Scan the listing below and copy each line holding the word "return".

────────

**config.mk**
```make
export PLATFORM = sky130hd
export DESIGN_NAME = pinirq_port
export DESIGN_NICKNAME = d
export VERILOG_FILES = /design/src/rtl/pinirq_pkg.sv /design/src/rtl/pinirq_sync.sv /design/src/rtl/pinirq_detect.sv /design/src/rtl/pinirq_flags.sv /design/src/rtl/pinirq_port.sv
export SDC_FILE = /design/constraint.sdc
export NUM_CORES = 1
export LEC_CHECK = 0
export ABC_AREA = 1
export CAP_MARGIN = 10
export CELL_PAD_IN_SITES_DETAIL_PLACEMENT = 1
export CELL_PAD_IN_SITES_GLOBAL_PLACEMENT = 1
export CORE_ASPECT_RATIO = 0.6
export CORE_MARGIN = 4
export CORE_UTILIZATION = 34
export CTS_BUF_LIST = sky130_fd_sc_hd__clkbuf_16
export CTS_CLUSTER_SIZE = 14
export DETAILED_ROUTE_END_ITERATION = 10
export PLACE_DENSITY_LB_ADDON = 0.2
export SETUP_SLACK_MARGIN = 0.4
export SYNTH_ARGS = -nofsm -noshare
export SYNTH_HDL_FRONTEND = slang
export SYNTH_SLANG_ARGS = --single-unit
```
**constraint.sdc**
```tcl
create_clock -name clk -period 2.4 [get_ports clk]
set_input_delay 0.48 -clock clk [delete_from_list [all_inputs] [get_ports clk]]
set_output_delay 0.48 -clock clk [all_outputs]
set_load 0.005 [all_outputs]
```
<file path="config.mk">
export PLATFORM = sky130hd
export DESIGN_NAME = xbus_cycle_seq
export DESIGN_NICKNAME = d
export VERILOG_FILES = /design/src/rtl/xbus_seq_pkg.sv /design/src/rtl/xbus_cfg_decode.sv /design/src/rtl/xbus_rdy_sync.sv /design/src/rtl/xbus_phase_fsm.sv /design/src/rtl/xbus_cycle_seq.sv
export SDC_FILE = /design/constraint.sdc
export NUM_CORES = 1
export LEC_CHECK = 0
export BUFFER_PORTS_ARGS = -buffer_cell sky130_fd_sc_hd__buf_2
export CAP_MARGIN = 5
export CORE_ASPECT_RATIO = 0.75
export CORE_MARGIN = 4
export CORE_UTILIZATION = 40
export CTS_CLUSTER_DIAMETER = 30
export DETAILED_ROUTE_END_ITERATION = 8
export PLACE_DENSITY = 0.76
export SLEW_MARGIN = 10
export SYNTH_ARGS = -nofsm -noshare
export SYNTH_HDL_FRONTEND = slang
export SYNTH_SLANG_ARGS = --single-unit
</file>
<file path="constraint.sdc">
create_clock -name clk -period 3.8 [get_ports clk]
set_input_delay 0.38 -clock clk [delete_from_list [all_inputs] [get_ports clk]]
set_output_delay 0.38 -clock clk [all_outputs]
set_load 0.02 [all_outputs]
</file>
--- src/rtl/dcq_decode.sv ---
// Combinational classifier for one command word. Produces the action kind
// and the channel index. Assumes the word is meaningful only with valid high.
module dcq_decode
    import dcq_pkg::*;
(
    input  logic            cmd_valid,
    input  cmd_word_t       word,
    output cmd_kind_t       kind,
    output logic [ID_W-1:0] target
);
    // Pattern match; the checks are ordered so that overlapping size codes resolve.
    always_comb begin
        kind   = K_NONE;
        target = word.id;
        if (cmd_valid) begin
            if (word.id != '0) begin
                kind = K_QUEUE;
            end else if (word.mode == MD_DATA && word.size != SZ_RSVD
                         && word.size != SZ_FLUSH) begin
                kind = K_HSHAKE;
            end else if (word.mode == MD_FLUSH && word.size == SZ_FLUSH) begin
                kind = K_FLUSH;
            end else if (word.mode != MD_DATA && word.size == SZ_END) begin
                kind = K_END;
            end
        end
    end
endmodule
[config.mk]
export PLATFORM = sky130hd
export DESIGN_NAME = halfband_interp2
export DESIGN_NICKNAME = d
export VERILOG_FILES = /design/src/rtl/hbi_pkg.sv /design/src/rtl/hbi_ring.sv /design/src/rtl/hbi_coef.sv /design/src/rtl/hbi_mac.sv /design/src/rtl/halfband_interp2.sv
export SDC_FILE = /design/constraint.sdc
export NUM_CORES = 1
export LEC_CHECK = 0
export BUFFER_PORTS_ARGS = -buffer_cell sky130_fd_sc_hd__buf_2
export CAP_MARGIN = 10
export CELL_PAD_IN_SITES_DETAIL_PLACEMENT = 0
export CELL_PAD_IN_SITES_GLOBAL_PLACEMENT = 1
export CORE_MARGIN = 2
export CORE_UTILIZATION = 57
export CTS_CLUSTER_SIZE = 14
export DETAILED_ROUTE_END_ITERATION = 7
export HOLD_SLACK_MARGIN = 0.02
export PLACE_DENSITY = 0.95
export SETUP_SLACK_MARGIN = 0.3
export SYNTH_ARGS = -nofsm -noshare
export SYNTH_HDL_FRONTEND = slang
export SYNTH_SLANG_ARGS = --single-unit
[constraint.sdc]
create_clock -name clk -period 19.9 [get_ports clk]
set_clock_uncertainty 0.1 [all_clocks]
set_input_delay 1.99 -clock clk [delete_from_list [all_inputs] [get_ports clk]]
set_output_delay 1.99 -clock clk [all_outputs]
set_load 0.02 [all_outputs]
[src/rtl/hbi_pkg.sv]
package hbi_pkg;
    typedef enum logic [1:0] {S_IDLE, S_MAC, S_EVEN, S_ODD} hbi_state_t;

    // distinct even-phase tap j (0 = outermost pair); sign alternates from the inner tap outward
    function automatic int coef_val(input int peak, input int nu, input int j);
        int d;
        int m;
        d = nu - 1 - j;
        m = peak >>> d;
        return (d % 2 == 0) ? m : -m;
    endfunction
endpackage

[src/rtl/hbi_ring.sv]
module hbi_ring #(
    parameter int DW  = 16,
    parameter int NE  = 10,
    parameter int CTR = 4
) (
    input  logic          clk,
    input  logic          rst_n,
    input  logic          wr_en,
    input  logic [DW-1:0] wr_data,
    input  logic          step,
    output logic [DW-1:0] lo_data,
    output logic [DW-1:0] hi_data,
    output logic [DW-1:0] ctr_data
);
    localparam int AW = $clog2(NE);

    logic [DW-1:0] mem [NE];
    logic [AW-1:0] wp, lo, hi, nwp, ctr_idx;

    function automatic logic [AW-1:0] ptr_inc(input logic [AW-1:0] p);
        return (p == AW'(NE - 1)) ? '0 : p + 1'b1;
    endfunction

    function automatic logic [AW-1:0] ptr_dec(input logic [AW-1:0] p);
        return (p == '0) ? AW'(NE - 1) : p - 1'b1;
    endfunction

    assign nwp = ptr_inc(wp);

    always_ff @(posedge clk) begin
        if (!rst_n) begin
            wp <= '0;
            lo <= '0;
            hi <= '0;
            for (int i = 0; i < NE; i++) mem[i] <= '0;
        end else if (wr_en) begin
            mem[nwp] <= wr_data;
            wp       <= nwp;
            lo       <= nwp;
            hi       <= ptr_inc(nwp);
        end else if (step) begin
            lo <= ptr_dec(lo);
            hi <= ptr_inc(hi);
        end
    end

    assign ctr_idx  = (wp >= AW'(CTR)) ? wp - AW'(CTR) : wp + AW'(NE - CTR);
    assign lo_data  = mem[lo];
    assign hi_data  = mem[hi];
    assign ctr_data = mem[ctr_idx];
endmodule

[src/rtl/hbi_coef.sv]
module hbi_coef
    import hbi_pkg::*;
#(
    parameter int CW   = 16,
    parameter int NU   = 5,
    parameter int PEAK = 20000,
    parameter int JW   = 3
) (
    input  logic [JW-1:0]        idx,
    output logic signed [CW-1:0] coef
);
    logic signed [CW-1:0] tbl [NU];

    for (genvar g = 0; g < NU; g++) begin : g_tap
        assign tbl[g] = CW'(coef_val(PEAK, NU, g));
    end

    assign coef = (int'(idx) < NU) ? tbl[idx] : '0;
endmodule

[src/rtl/hbi_mac.sv]
module hbi_mac #(
    parameter int DW   = 16,
    parameter int CW   = 16,
    parameter int NU   = 5,
    parameter int FRAC = 15
) (
    input  logic                 clk,
    input  logic                 rst_n,
    input  logic                 clr,
    input  logic                 issue,
    input  logic [DW-1:0]        a,
    input  logic [DW-1:0]        b,
    input  logic signed [CW-1:0] coef,
    output logic [DW-1:0]        result
);
    localparam int SW   = DW + 1;
    localparam int PW   = SW + CW;
    localparam int ACCW = PW + $clog2(NU);
    localparam logic signed [ACCW-1:0] HALF = ACCW'(1) << (FRAC - 1);
    localparam logic signed [ACCW-1:0] MAXV = ACCW'((1 << (DW - 1)) - 1);
    localparam logic signed [ACCW-1:0] MINV = -MAXV - ACCW'(1);

    logic signed [SW-1:0]   pre;
    logic signed [CW-1:0]   c1;
    logic signed [PW-1:0]   prod;
    logic signed [ACCW-1:0] acc, rnd, shr;
    logic                   v1, v2;

    always_ff @(posedge clk) begin
        if (!rst_n) begin
            pre  <= '0;
            c1   <= '0;
            prod <= '0;
            acc  <= '0;
            v1   <= 1'b0;
            v2   <= 1'b0;
        end else begin
            v1   <= issue;
            v2   <= v1;
            pre  <= $signed({a[DW-1], a}) + $signed({b[DW-1], b});
            c1   <= coef;
            prod <= pre * c1;
            if (clr)     acc <= '0;
            else if (v2) acc <= acc + ACCW'(prod);
        end
    end

    always_comb begin
        rnd = acc + HALF;
        shr = rnd >>> FRAC;
        if (shr > MAXV)      result = {1'b0, {(DW-1){1'b1}}};
        else if (shr < MINV) result = {1'b1, {(DW-1){1'b0}}};
        else                 result = shr[DW-1:0];
    end
endmodule

[src/rtl/halfband_interp2.sv]
module halfband_interp2
    import hbi_pkg::*;
#(
    parameter int DW    = 16,
    parameter int CW    = 16,
    parameter int NTAPS = 19,
    parameter int PEAK  = 20000,
    parameter int FRAC  = 15
) (
    input  logic          clk,
    input  logic          rst_n,
    input  logic          in_valid,
    output logic          in_ready,
    input  logic [DW-1:0] in_data,
    output logic          out_valid,
    input  logic          out_ready,
    output logic [DW-1:0] out_data,
    output logic          out_odd
);
    localparam int NE   = (NTAPS + 1) / 2;
    localparam int NU   = NE / 2;
    localparam int CTR  = NU - 1;
    localparam int CNTW = $clog2(NU + 2);

    hbi_state_t            state, state_nx;
    logic [CNTW-1:0]       cnt;
    logic                  accept, issue;
    logic [DW-1:0]         lo_data, hi_data, ctr_data, even_val;
    logic signed [CW-1:0]  coef;

    assign accept = (state == S_IDLE) && in_valid;
    assign issue  = (state == S_MAC) && (int'(cnt) < NU);

    always_comb begin
        state_nx = state;
        unique case (state)
            S_IDLE:  if (in_valid)                   state_nx = S_MAC;
            S_MAC:   if (int'(cnt) == NU + 1)        state_nx = S_EVEN;
            S_EVEN:  if (out_ready)                  state_nx = S_ODD;
            S_ODD:   if (out_ready)                  state_nx = S_IDLE;
            default:                                 state_nx = S_IDLE;
        endcase
    end

    always_ff @(posedge clk) begin
        if (!rst_n) begin
            state <= S_IDLE;
            cnt   <= '0;
        end else begin
            state <= state_nx;
            if (accept)              cnt <= '0;
            else if (state == S_MAC) cnt <= cnt + 1'b1;
        end
    end

    always_comb begin
        in_ready  = (state == S_IDLE);
        out_valid = (state == S_EVEN) || (state == S_ODD);
        out_odd   = (state == S_ODD);
        out_data  = (state == S_ODD) ? {ctr_data[DW-1], ctr_data[DW-1:1]} : even_val;
    end

    hbi_ring #(.DW(DW), .NE(NE), .CTR(CTR)) u_ring (
        .clk      (clk),
        .rst_n    (rst_n),
        .wr_en    (accept),
        .wr_data  (in_data),
        .step     (issue),
        .lo_data  (lo_data),
        .hi_data  (hi_data),
        .ctr_data (ctr_data)
    );

    hbi_coef #(.CW(CW), .NU(NU), .PEAK(PEAK), .JW(CNTW)) u_coef (
        .idx  (cnt),
        .coef (coef)
    );

    hbi_mac #(.DW(DW), .CW(CW), .NU(NU), .FRAC(FRAC)) u_mac (
        .clk    (clk),
        .rst_n  (rst_n),
        .clr    (accept),
        .issue  (issue),
        .a      (lo_data),
        .b      (hi_data),
        .coef   (coef),
        .result (even_val)
    );
endmodule

# == Word level (Yosys, flattened, before mapping) ==
# Memory sizes are Yosys's and may differ from the RTL's. A register that Yosys moved wholly into a read port is not among the register bits.
# Index checks and enable logic that the tools add are counted.
# classes
addsub,10
n_mul,1
div_mod_pow,0
order_cmp,4
eq_ne,11
shifts,0
n_mux,28
n_bitwise,2
reduce_logical,11
# ops
op,count
two-way mux 16 bit,4
two-way mux 4 bit,14
adder 36 x 16 -> 36 bit (second input constant),1
adder 36 x 33 -> 36 bit,1
multiplier 17 x 16 -> 33 bit,1
> comparator 21 x 16 -> 1 bit (second input constant),1
< comparator 21 x 16 -> 1 bit (second input constant),1
adder 16 x 16 -> 17 bit,1
OR reduction 16 bit,1
adder 4 x 1 -> 4 bit (second input constant),3
equality test 4 bit (second input constant),3
two-way mux 2 bit,4
!= test 2 bit (second input constant),4
case mux 2 bit (4 select lines),1
two-way mux 1 bit,5
adder 4 x 3 -> 4 bit (second input constant),1
equality test 2 bit (second input constant),2
>= comparator 4 x 3 -> 1 bit (second input constant),1
logical NOT 4 bit,1
inverter 3 -> 4 bit,1
AND reduction 4 bit,1
subtractor 4 x 1 -> 4 bit (second input constant),1
subtractor 4 x 3 -> 4 bit (second input constant),1
adder 3 x 1 -> 3 bit (second input constant),1
11 further kinds,12
# word_totals
regBits,105
latch_bits,0
ramBits,160
mem_bits_ro,128
in_bits,20
wordCells,79
memories,2
# mem_list
name,depth,width,read_ports,rd_clocked_by_memory_dff,wr,line_no,source
u_ring.mem,10,16,3,2,10,hbi_ring.sv:17,logic [DW-1:0] mem [NE];
(name not given),8,16,1,1,0,hbi_coef.sv:18,assign coef = (int'(idx) < NU) ? tbl[idx] : '0;

# == Depth between registers and ports, before layout ==
# logic_depth
word_depth,7
depth_mapped,25
ltp_nobuf,24

# == Cells and area by module ==
# A second synthesis with hierarchy kept.
# unflattened
hier_cells,2991
hier_area_um2,32910.3
# by_module_without_submodules
module,instances,cells_each,area_per_inst_um2
hbi_mac,1,1855,16434.5
hbi_ring,1,1050,15758.9
halfband_interp2,1,57,518.0
hbi_coef,1,29,198.9

# == Least setup slack after synthesis ==
# OpenSTA, ideal clock, no wires.
# synth_timing
kind,flip-flop to flip-flop
startpoint,register u_mac.c1[13]
endpoint,register u_mac.prod[31]
arrival_time_ps,6202
required_time_ps,19685
path_slack_ps,13483
stages_incl_launch_ff,23
n_path_buf,1
path_cell_list,dfxtp_1 -> clkbuf_1 -> nand2_1 -> inv_1 -> fa_1 -> fa_1 -> fa_1 -> fa_1 -> fa_1 -> inv_1 -> fa_1 -> inv_1 -> ha_1 -> a21oi_1 -> nor2b_1 -> o21ai_0 -> nand2b_1 -> a22o_1 -> a311oi_1 -> o21bai_1 -> a21oi_1 -> xnor2_1 -> and2_1
# synth_via
elab_chain_cells,1
# synth_rtl
item,line_no,source
from (decl),hbi_mac.sv:24,logic signed [CW-1:0] c1;
multiplier 17 x 16 -> 33 bit,hbi_mac.sv:42,prod <= pre * c1;
to (signal assigned),hbi_mac.sv:42,
to (decl),hbi_mac.sv:25,logic signed [PW-1:0] prod;
# Every way passes these cells.
# A chain may end at the register's enable or synchronous reset.

# == Worst setup path after layout ==
# Same ends and word-level chain as after synthesis.

==> flow_summary.ini <==
[global_route]
maximum_number_of_pins_on_one_net_before_global_route_repair = 83
number_of_global_route_vias_before_repair = 22560
wire_length_of_the_first_global_routing_pass_mm = 130.7
grt.total_usage = 0.3084
antenna_found_initial = 2
overflow = 0

[timing]
final_setup_fails = 0
timing.final.hold_violations = 0
clock.fmax_mhz = 140.2
min_period_ns = 7.131
finalSetupTns_ns = 0
maxSlewViolCount = 0
slew_headroom = 0.1406
timing.hold.ws_ns = 0.3387
tightest_slew_ns = 1.286
grt_setup_unrepaired = false
layout_worst_path_cycle_share = 0.3583

[logic_synthesis]
synth_seq_area_share = 0.3315
async_flop_share = 0
number_of_synthesized_flops_with_an_enable_pin = 256
synthesis.yosys.warnings = 0
ys_dominant_reg_cell = sky130_fd_sc_hd__edfxtp_1
syn_nets = 3097
synth.lib_cells_used.distinct = 71
synth_cells = 2676
post_synth_design_cell_area_sq_mm = 0.03068
ys_seq_elements = 380
syn-mean-instance-area_sq_um = 11.46

[run_status]
status = complete, no violations

[cells_and_area]
final_nets = 3076
multi_input_comb_area_sq_mm = 0.01878
final.fill_count = 4043
final_core_util = 0.6151
final_cell_area_sq_mm = 0.03291
drive_above_1_share = 0.1513
finalNonFillerCells = 3379
sequential_cell_area_sq_mm = 0.01018
area_growth_pct = 7.260
antenna_cells_inserted = 0

[placement]
final_estimated_routing_congestion_in_global_placement = 0.9367
buffer_ports.inserted = 38
dpl-instance-area_sq_mm = 0.03158
placed_wire_length_estimate_after_detailed_placement_mm = 58.31
place.detailed.instances = 3309

[worst_setup_path]
crit_path_max_fanout = 17
critPathKind = reg -> reg
worst_r2r_endpoint = u_mac.prod[31]
regToRegSetupSlack_ns = 12.77
timing.critical_path.from_type = flip-flop
required_time_at_the_endpoint_of_the_critical_path_ns = 20.25
cp-end-kind = flip-flop
r2r.worst_path.cells = 21
worstReg2RegStart = u_mac.c1[13]
cp.arrival_ns = 7.48

[routing]
dr_total_vias = 21830
wl_per_cell_um = 25.01
postRouteWirelength_mm = 84.51
detail_route.vias_per_cell = 6.460
route.antenna.remaining_nets = 0
drt_first_pass_iters = 6
drt_drc_violations_left = 0
drt-initial-drc-count = 2879

[clock_network]
h-tree-depth = 2
clock_latency_on_the_worst_skew_pair_ns = 0.59
root_buffer_selected_by_cts = sky130_fd_sc_hd__clkbuf_16
postCtsResizedCells = 0
cts_made_buffers = 40
tritoncts = built
cts_setup_buffers = 0
clkTransAtPathRegs_ns = 0.07
sink_count = 380
cts_hold_repair.buffers = 0
ctsLongestPathBuffers = 3

[power_and_ir_drop]
power.share.sequential = 0.243
power_density_mw_per_mm2 = 142.6
p_clk_frac = 0.164
max-vdd-ir-drop_v = 0.00009008
cellInternalPower_mw = 2.597
p_comb_frac = 0.593
p_leak_nw = 13.71
p_sw_mw = 2.095
switching_portion_of_total_power = 0.4466

[floorplanning]
top_level_ports = 39
rows = 85
die_height_um = 236
core_area_sq_mm = 0.05350
design.die.area_sq_mm = 0.05570
initial_utilization = 0.5735
die_w_um = 236

[run]
drv.max_cap_violation_count = 0

[worst_hold_path]
worstHoldPathType = reg -> reg
hold_path_end = u_mac.v2
hold_path_depth = 1
timing.hold.worst.start = u_mac.v1
==> area by class of cell <==
type | instances | share of cell area
Timing Repair Buffer | 72 | 0.01354
Sequential cell | 380 | 0.3095
Clock buffer | 48 | 0.03163
Tap cell | 696 | 0.02646
Clock inverter | 22 | 0.008593
Multi-Input combinational cell | 1815 | 0.5708
Inverter | 346 | 0.03947
==> placed cells by master, fill, tap and decap left out, types with 34 or more instances in the layout <==
| master | instances |
|---|---|
| sky130_fd_sc_hd__inv_1 | 345 |
| sky130_fd_sc_hd__edfxtp_1 | 256 |
| sky130_fd_sc_hd__fa_1 | 250 |
| sky130_fd_sc_hd__nand2_1 | 233 |
| sky130_fd_sc_hd__nor2_1 | 229 |
| sky130_fd_sc_hd__mux4_2 | 220 |
| sky130_fd_sc_hd__and2_1 | 151 |
| sky130_fd_sc_hd__ha_1 | 151 |
| sky130_fd_sc_hd__dfxtp_1 | 119 |
| sky130_fd_sc_hd__a21oi_1 | 93 |
| sky130_fd_sc_hd__xnor2_1 | 63 |
| sky130_fd_sc_hd__o21ai_0 | 45 |
| sky130_fd_sc_hd__clkbuf_16 | 40 |
| sky130_fd_sc_hd__buf_2 | 38 |
| sky130_fd_sc_hd__mux2i_1 | 37 |
| sky130_fd_sc_hd__buf_4 | 34 |
==> worst max-delay path by stage <==
stage	start	endpoint	cells after the start
after floorplan	u_mac.c1[13]	u_mac.prod[31]	22
after global placement	u_mac.c1[13]	u_mac.prod[31]	21
after detailed placement	u_mac.c1[13]	u_mac.prod[31]	21
after CTS	u_mac.c1[13]	u_mac.prod[31]	21
after global routing	u_mac.c1[13]	u_mac.prod[31]	21
final	u_mac.c1[13]	u_mac.prod[31]	21
==> flip-flops by register name, summed over array words and instances (netlist names), 3 cells and up, named ones only <==
signal,flops
u_mac.c1,13
u_mac.prod,32
u_mac.pre,17
u_ring.wp,4
u_mac.acc,35
cnt,3
u_ring.mem,256
u_ring.lo,4
u_ring.hi,4
==> layer usage <==
layer | share of wire | wire length, um | up-vias | GRT usage
met2 | 0.48 | 40630 | 1449 | 0.5000
met4 | 0.045 | 3838 | 2 | 0.1231
met3 | 0.12 | 10210 | 294 | 0.07736
li1 | - | - | 9225 | -
met1 | 0.35 | 29830 | 10860 | 0.4012
met5 | 0.000095 | 8 | - | 0
==> kinds of logic after synthesis <==
group,count (synthesis),synth area share
AND/OR/NAND/NOR,762,0.1170
AO/OA/AOI/OAI,282,0.06020
adder cells (fa/ha/maj),401,0.2247
flip-flops,380,0.3315
XOR/XNOR,96,0.02765
multiplexers,274,0.1798
buffers and inverters,481,0.05922
==> metrics by stage <==
step | worst slack, ns | power [mW]
final | 12.77 | 4.692
after global routing | 12.39 | 5.006
after CTS | 12.85 | 4.683
after detailed placement | 12.87 | 3.901
after global placement | 13.06 | 3.827
after floorplan | 13.48 | 3.110
==> critical path, cell delays in order, from the launching register on <==
cell and delay [ns]:
sky130_fd_sc_hd__dfxtp_1 0.70, sky130_fd_sc_hd__nand2_1 0.30, sky130_fd_sc_hd__inv_1 0.19, sky130_fd_sc_hd__fa_1 0.55, sky130_fd_sc_hd__fa_1 0.84, sky130_fd_sc_hd__fa_1 0.52
sky130_fd_sc_hd__fa_1 0.47, sky130_fd_sc_hd__fa_1 0.54, sky130_fd_sc_hd__inv_1 0.05, sky130_fd_sc_hd__fa_1 0.53, sky130_fd_sc_hd__inv_1 0.04, sky130_fd_sc_hd__ha_1 0.36
sky130_fd_sc_hd__a21oi_1 0.18, sky130_fd_sc_hd__nor2b_1 0.05, sky130_fd_sc_hd__o21ai_0 0.33, sky130_fd_sc_hd__nand2b_1 0.14, sky130_fd_sc_hd__a22o_1 0.28, sky130_fd_sc_hd__a311oi_1 0.31
sky130_fd_sc_hd__o21bai_1 0.13, sky130_fd_sc_hd__a21oi_1 0.18, sky130_fd_sc_hd__xnor2_1 0.07, sky130_fd_sc_hd__and2_1 0.15
==> cell usage after synthesis, drive strengths merged (16+ instances only) <==
cell,instances,area [sq um]
a21o,26,195.2
a21oi,93,465.5
and2,152,953.4
buf,29,120.1
clkbuf,106,397.9
dfxtp,124,2482
edfxtp,256,7687
fa,250,5005
ha,151,1889
inv,345,1295
mux2,16,180.2
mux2i,38,380.4
mux4,220,4955
nand2,233,874.6
nand2b,21,131.4
nand3,29,145.1
nand4,16,100.1
nor2,231,869.6
nor3,20,100.1
o211ai,31,277.8
o21ai,54,274.0
xnor2,63,551.8
xor2,33,296.5
==> power groups by stage <==
stage / Combinational, mW / Clock [mW] / Sequential (mW)
4_1_cts: 2.77 / 0.771 / 1.14
3_5_place_dp: 2.75 / 0 / 1.15
3_3_place_gp: 2.68 / 0 / 1.14
5_1_grt: 3.05 / 0.804 / 1.16
6_report: 2.78 / 0.772 / 1.14
2_1_floorplan: 2.11 / 0 / 0.998
(Power assumes the default switching activity.)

────────

_Solution to the exercise:_
        return (d % 2 == 0) ? m : -m;
        return (p == AW'(NE - 1)) ? '0 : p + 1'b1;
        return (p == '0) ? AW'(NE - 1) : p - 1'b1;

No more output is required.